To reach the base: From the first crossing of Abner Creek you are faced with three options. A sign pointing to the official trial leads to a second creek crossing. There are a pair of logging roads to chose from. The one on the right heads downstream as it climbs up the steep grade the one to the left takes a level route. You want this one. After passing close to a very nice 8-10 waterfall on Abner Creek, the road will turn away from the creek to a crossing of a small tributary. There are several places along the first hundred feet of this fork where you can drop off the left side of the road to check out the small waterfall below the second bridge.
Getting across Dogwood Creek (the small trib) was accomplished via some rocks and logs in the creek and completed with dry feet. On the other side of the creek the road heads up and to the right. Not twenty feet up the hill an overgrown road goes to the left. The start of the road is thicket of briers and for much of the 0.3 of a mile you will be pushing through briers. The road is easily followed as it ascends and descends along the top of the ridge before finally topping out just over 0.3 of a mile from the crossing. Another road did intersect on the left near the end of the road but it doesn’t lead to the falls. It ends not too far from the split.
Where the road ends on the top of the ridge an obvious trail continues straight ahead. It was easy to follow and before long it begins into a series of switchbacks as it begins down the steep hillside. The sides of the trail are bordered with logs to prevent erosion and other than one section of downfall, negotiating the trail provided little challenge until close to the end. After passing under and around a rocky outcrop, two large hemlocks have fallen over the trail, forcing you to climb up the hillside to get above the exposed roots to continue on the trail. Even in a drizzle this wasn’t difficult and coming down the other side a second root ball would keep you from sliding down the hillside.

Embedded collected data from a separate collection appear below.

**config.mk**
```make
export PLATFORM = sky130hd
export DESIGN_NAME = crc_console
export DESIGN_NICKNAME = d
export VERILOG_FILES = /design/src/pkg/crc_pkg.sv /design/src/logic/crc_console.sv
export SDC_FILE = /design/constraint.sdc
export NUM_CORES = 1
export LEC_CHECK = 0
export ABC_AREA = 1
export BUFFER_PORTS_ARGS = -buffer_cell sky130_fd_sc_hd__buf_2
export CAP_MARGIN = 20
export CORE_MARGIN = 3
export CORE_UTILIZATION = 50
export CTS_CLUSTER_DIAMETER = 30
export DETAILED_ROUTE_END_ITERATION = 10
export PLACE_DENSITY = 0.74
export SLEW_MARGIN = 15
export SYNTH_ARGS = -nofsm -noshare
export SYNTH_HDL_FRONTEND = slang
export SYNTH_SLANG_ARGS = --single-unit
```
**constraint.sdc**
```tcl
create_clock -name pclk -period 4.6 [get_ports pclk]
set_input_delay 0.46 -clock pclk [delete_from_list [all_inputs] [get_ports pclk]]
set_output_delay 0.46 -clock pclk [all_outputs]
set_load 0.01 [all_outputs]
```
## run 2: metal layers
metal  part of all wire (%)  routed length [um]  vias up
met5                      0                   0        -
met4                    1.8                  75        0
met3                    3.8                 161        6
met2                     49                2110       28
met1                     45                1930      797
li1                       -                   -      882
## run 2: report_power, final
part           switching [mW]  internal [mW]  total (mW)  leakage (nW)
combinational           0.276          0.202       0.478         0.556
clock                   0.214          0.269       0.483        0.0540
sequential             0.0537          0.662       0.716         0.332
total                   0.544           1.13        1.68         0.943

The trail will began to descend more steeply at this point but it is guarded with handrail for most of this final stretch. The handrail logs are older but they were sturdy enough to use. By the time the old trail ends you will be at creek level on the exposed rock on the river right of the falls. There was also an old viewing area at the side of the falls that gives a very limited view. From the rock at the base you can see the old platform on the other side of the creek. You can also see the new platform high above. Not surprisingly the best view of the falls isn’t from any of the three man-made platforms but from the viewing area created by Mother Nature, the large open rock area.
It is amazing down at creek level and it would be a shame if access to this area was ever restricted. I did keep an eye out for any signs indicating I was entering an area that was closed off or restricted and there was nothing to indicate this older route is illegal. If this changes I will update my directions to omit anything illegal. In the mean time, this old route is going to give you the best view by far. In lower water it was totally possible to get to the old viewing deck but with the rain coming down I didn’t venture across. I will save this for another day. The same goes for venturing down to the lower falls.